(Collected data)
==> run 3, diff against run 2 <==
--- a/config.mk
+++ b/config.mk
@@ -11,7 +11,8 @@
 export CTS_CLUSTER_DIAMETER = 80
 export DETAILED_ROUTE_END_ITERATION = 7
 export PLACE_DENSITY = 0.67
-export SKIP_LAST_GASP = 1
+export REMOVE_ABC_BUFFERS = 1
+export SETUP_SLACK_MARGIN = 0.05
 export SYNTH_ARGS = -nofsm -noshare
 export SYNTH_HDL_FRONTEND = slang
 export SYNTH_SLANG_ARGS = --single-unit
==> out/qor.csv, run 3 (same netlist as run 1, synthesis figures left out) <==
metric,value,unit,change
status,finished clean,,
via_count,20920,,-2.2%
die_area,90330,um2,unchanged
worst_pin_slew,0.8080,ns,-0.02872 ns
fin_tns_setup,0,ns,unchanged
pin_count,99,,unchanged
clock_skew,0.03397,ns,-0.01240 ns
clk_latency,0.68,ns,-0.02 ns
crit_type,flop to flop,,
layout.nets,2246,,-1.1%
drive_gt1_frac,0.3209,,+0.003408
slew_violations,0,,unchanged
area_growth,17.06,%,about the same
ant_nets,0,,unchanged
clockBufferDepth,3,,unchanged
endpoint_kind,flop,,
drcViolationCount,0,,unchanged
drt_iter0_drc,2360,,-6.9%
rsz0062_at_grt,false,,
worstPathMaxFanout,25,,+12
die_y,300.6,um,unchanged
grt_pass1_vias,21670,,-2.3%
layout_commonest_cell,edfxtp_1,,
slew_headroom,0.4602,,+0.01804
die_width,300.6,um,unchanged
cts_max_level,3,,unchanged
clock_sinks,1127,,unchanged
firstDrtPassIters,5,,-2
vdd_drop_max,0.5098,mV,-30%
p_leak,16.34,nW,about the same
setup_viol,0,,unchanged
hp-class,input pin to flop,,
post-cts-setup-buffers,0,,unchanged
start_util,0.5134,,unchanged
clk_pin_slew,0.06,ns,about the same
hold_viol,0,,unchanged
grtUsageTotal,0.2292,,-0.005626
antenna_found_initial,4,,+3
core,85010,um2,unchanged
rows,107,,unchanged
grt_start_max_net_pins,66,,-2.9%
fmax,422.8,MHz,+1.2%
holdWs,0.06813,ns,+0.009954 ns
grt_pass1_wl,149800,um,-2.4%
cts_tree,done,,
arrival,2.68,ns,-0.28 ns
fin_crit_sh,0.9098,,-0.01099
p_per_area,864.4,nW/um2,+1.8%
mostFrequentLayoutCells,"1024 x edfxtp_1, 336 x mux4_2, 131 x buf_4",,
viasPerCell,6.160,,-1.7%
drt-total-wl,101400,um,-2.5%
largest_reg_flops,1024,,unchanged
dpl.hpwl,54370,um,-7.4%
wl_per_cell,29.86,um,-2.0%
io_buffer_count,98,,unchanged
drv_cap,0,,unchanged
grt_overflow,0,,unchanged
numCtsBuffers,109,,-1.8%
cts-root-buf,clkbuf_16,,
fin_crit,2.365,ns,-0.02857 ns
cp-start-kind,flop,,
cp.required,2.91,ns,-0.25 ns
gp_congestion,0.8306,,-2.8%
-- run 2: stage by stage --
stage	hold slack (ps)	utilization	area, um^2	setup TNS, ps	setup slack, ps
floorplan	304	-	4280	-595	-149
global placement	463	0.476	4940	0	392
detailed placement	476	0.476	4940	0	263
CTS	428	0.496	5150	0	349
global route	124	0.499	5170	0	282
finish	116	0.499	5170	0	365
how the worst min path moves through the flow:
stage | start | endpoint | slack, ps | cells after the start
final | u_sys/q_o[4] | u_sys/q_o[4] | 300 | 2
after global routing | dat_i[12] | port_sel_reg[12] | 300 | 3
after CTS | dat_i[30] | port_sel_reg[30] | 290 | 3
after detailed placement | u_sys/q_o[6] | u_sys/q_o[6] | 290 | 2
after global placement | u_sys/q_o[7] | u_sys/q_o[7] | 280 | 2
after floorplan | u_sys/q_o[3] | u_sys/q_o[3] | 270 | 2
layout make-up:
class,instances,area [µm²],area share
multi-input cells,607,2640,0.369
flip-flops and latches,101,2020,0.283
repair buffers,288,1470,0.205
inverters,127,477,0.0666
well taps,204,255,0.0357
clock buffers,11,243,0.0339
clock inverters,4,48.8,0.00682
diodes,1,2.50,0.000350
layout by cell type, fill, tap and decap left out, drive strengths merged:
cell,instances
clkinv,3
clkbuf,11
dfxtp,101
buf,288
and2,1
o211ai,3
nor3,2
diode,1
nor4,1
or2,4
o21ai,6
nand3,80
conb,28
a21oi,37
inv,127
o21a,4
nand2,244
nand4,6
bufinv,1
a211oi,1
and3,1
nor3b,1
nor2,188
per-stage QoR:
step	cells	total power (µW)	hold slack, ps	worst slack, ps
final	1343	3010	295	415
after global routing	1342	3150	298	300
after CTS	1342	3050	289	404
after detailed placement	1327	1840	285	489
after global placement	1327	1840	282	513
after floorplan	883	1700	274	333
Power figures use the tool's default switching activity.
### config.mk
export PLATFORM = sky130hd
export DESIGN_NAME = energy_and_band_monitor_regs
export DESIGN_NICKNAME = d
export VERILOG_FILES = /design/src/rtl/energy_band_pkg.sv /design/src/rtl/energy_and_band_monitor_regs.sv /design/src/rtl/band_comparator.sv /design/src/rtl/energy_meter.sv
export SDC_FILE = /design/constraint.sdc
export NUM_CORES = 1
export LEC_CHECK = 0
export BUFFER_PORTS_ARGS = -buffer_cell sky130_fd_sc_hd__buf_2
export CAP_MARGIN = 5
export CORE_MARGIN = 8
export CORE_UTILIZATION = 40
export DETAILED_ROUTE_END_ITERATION = 10
export PLACE_DENSITY = 0.6
export SYNTH_ARGS = -nofsm -noshare
export SYNTH_HDL_FRONTEND = slang
export SYNTH_SLANG_ARGS = --single-unit
### constraint.sdc
create_clock -name clk_sys -period 3.05 [get_ports clk_sys]
set_input_delay 0.305 -clock clk_sys [delete_from_list [all_inputs] [get_ports clk_sys]]
set_output_delay 0.305 -clock clk_sys [all_outputs]
set_load 0.1 [all_outputs]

What you need to do: What you need to do is repeat every record above exactly.

Response to the exercise:
==> run 3, diff against run 2 <==
--- a/config.mk
+++ b/config.mk
@@ -11,7 +11,8 @@
 export CTS_CLUSTER_DIAMETER = 80
 export DETAILED_ROUTE_END_ITERATION = 7
 export PLACE_DENSITY = 0.67
-export SKIP_LAST_GASP = 1
+export REMOVE_ABC_BUFFERS = 1
+export SETUP_SLACK_MARGIN = 0.05
 export SYNTH_ARGS = -nofsm -noshare
 export SYNTH_HDL_FRONTEND = slang
 export SYNTH_SLANG_ARGS = --single-unit
==> out/qor.csv, run 3 (same netlist as run 1, synthesis figures left out) <==
metric,value,unit,change
status,finished clean,,
via_count,20920,,-2.2%
die_area,90330,um2,unchanged
worst_pin_slew,0.8080,ns,-0.02872 ns
fin_tns_setup,0,ns,unchanged
pin_count,99,,unchanged
clock_skew,0.03397,ns,-0.01240 ns
clk_latency,0.68,ns,-0.02 ns
crit_type,flop to flop,,
layout.nets,2246,,-1.1%
drive_gt1_frac,0.3209,,+0.003408
slew_violations,0,,unchanged
area_growth,17.06,%,about the same
ant_nets,0,,unchanged
clockBufferDepth,3,,unchanged
endpoint_kind,flop,,
drcViolationCount,0,,unchanged
drt_iter0_drc,2360,,-6.9%
rsz0062_at_grt,false,,
worstPathMaxFanout,25,,+12
die_y,300.6,um,unchanged
grt_pass1_vias,21670,,-2.3%
layout_commonest_cell,edfxtp_1,,
slew_headroom,0.4602,,+0.01804
die_width,300.6,um,unchanged
cts_max_level,3,,unchanged
clock_sinks,1127,,unchanged
firstDrtPassIters,5,,-2
vdd_drop_max,0.5098,mV,-30%
p_leak,16.34,nW,about the same
setup_viol,0,,unchanged
hp-class,input pin to flop,,
post-cts-setup-buffers,0,,unchanged
start_util,0.5134,,unchanged
clk_pin_slew,0.06,ns,about the same
hold_viol,0,,unchanged
grtUsageTotal,0.2292,,-0.005626
antenna_found_initial,4,,+3
core,85010,um2,unchanged
rows,107,,unchanged
grt_start_max_net_pins,66,,-2.9%
fmax,422.8,MHz,+1.2%
holdWs,0.06813,ns,+0.009954 ns
grt_pass1_wl,149800,um,-2.4%
cts_tree,done,,
arrival,2.68,ns,-0.28 ns
fin_crit_sh,0.9098,,-0.01099
p_per_area,864.4,nW/um2,+1.8%
mostFrequentLayoutCells,"1024 x edfxtp_1, 336 x mux4_2, 131 x buf_4",,
viasPerCell,6.160,,-1.7%
drt-total-wl,101400,um,-2.5%
largest_reg_flops,1024,,unchanged
dpl.hpwl,54370,um,-7.4%
wl_per_cell,29.86,um,-2.0%
io_buffer_count,98,,unchanged
drv_cap,0,,unchanged
grt_overflow,0,,unchanged
numCtsBuffers,109,,-1.8%
cts-root-buf,clkbuf_16,,
fin_crit,2.365,ns,-0.02857 ns
cp-start-kind,flop,,
cp.required,2.91,ns,-0.25 ns
gp_congestion,0.8306,,-2.8%
-- run 2: stage by stage --
stage	hold slack (ps)	utilization	area, um^2	setup TNS, ps	setup slack, ps
floorplan	304	-	4280	-595	-149
global placement	463	0.476	4940	0	392
detailed placement	476	0.476	4940	0	263
CTS	428	0.496	5150	0	349
global route	124	0.499	5170	0	282
finish	116	0.499	5170	0	365
how the worst min path moves through the flow:
stage | start | endpoint | slack, ps | cells after the start
final | u_sys/q_o[4] | u_sys/q_o[4] | 300 | 2
after global routing | dat_i[12] | port_sel_reg[12] | 300 | 3
after CTS | dat_i[30] | port_sel_reg[30] | 290 | 3
after detailed placement | u_sys/q_o[6] | u_sys/q_o[6] | 290 | 2
after global placement | u_sys/q_o[7] | u_sys/q_o[7] | 280 | 2
after floorplan | u_sys/q_o[3] | u_sys/q_o[3] | 270 | 2
layout make-up:
class,instances,area [µm²],area share
multi-input cells,607,2640,0.369
flip-flops and latches,101,2020,0.283
repair buffers,288,1470,0.205
inverters,127,477,0.0666
well taps,204,255,0.0357
clock buffers,11,243,0.0339
clock inverters,4,48.8,0.00682
diodes,1,2.50,0.000350
layout by cell type, fill, tap and decap left out, drive strengths merged:
cell,instances
clkinv,3
clkbuf,11
dfxtp,101
buf,288
and2,1
o211ai,3
nor3,2
diode,1
nor4,1
or2,4
o21ai,6
nand3,80
conb,28
a21oi,37
inv,127
o21a,4
nand2,244
nand4,6
bufinv,1
a211oi,1
and3,1
nor3b,1
nor2,188
per-stage QoR:
step	cells	total power (µW)	hold slack, ps	worst slack, ps
final	1343	3010	295	415
after global routing	1342	3150	298	300
after CTS	1342	3050	289	404
after detailed placement	1327	1840	285	489
after global placement	1327	1840	282	513
after floorplan	883	1700	274	333
Power figures use the tool's default switching activity.
### config.mk
export PLATFORM = sky130hd
export DESIGN_NAME = energy_and_band_monitor_regs
export DESIGN_NICKNAME = d
export VERILOG_FILES = /design/src/rtl/energy_band_pkg.sv /design/src/rtl/energy_and_band_monitor_regs.sv /design/src/rtl/band_comparator.sv /design/src/rtl/energy_meter.sv
export SDC_FILE = /design/constraint.sdc
export NUM_CORES = 1
export LEC_CHECK = 0
export BUFFER_PORTS_ARGS = -buffer_cell sky130_fd_sc_hd__buf_2
export CAP_MARGIN = 5
export CORE_MARGIN = 8
export CORE_UTILIZATION = 40
export DETAILED_ROUTE_END_ITERATION = 10
export PLACE_DENSITY = 0.6
export SYNTH_ARGS = -nofsm -noshare
export SYNTH_HDL_FRONTEND = slang
export SYNTH_SLANG_ARGS = --single-unit
### constraint.sdc
create_clock -name clk_sys -period 3.05 [get_ports clk_sys]
set_input_delay 0.305 -clock clk_sys [delete_from_list [all_inputs] [get_ports clk_sys]]
set_output_delay 0.305 -clock clk_sys [all_outputs]
set_load 0.1 [all_outputs]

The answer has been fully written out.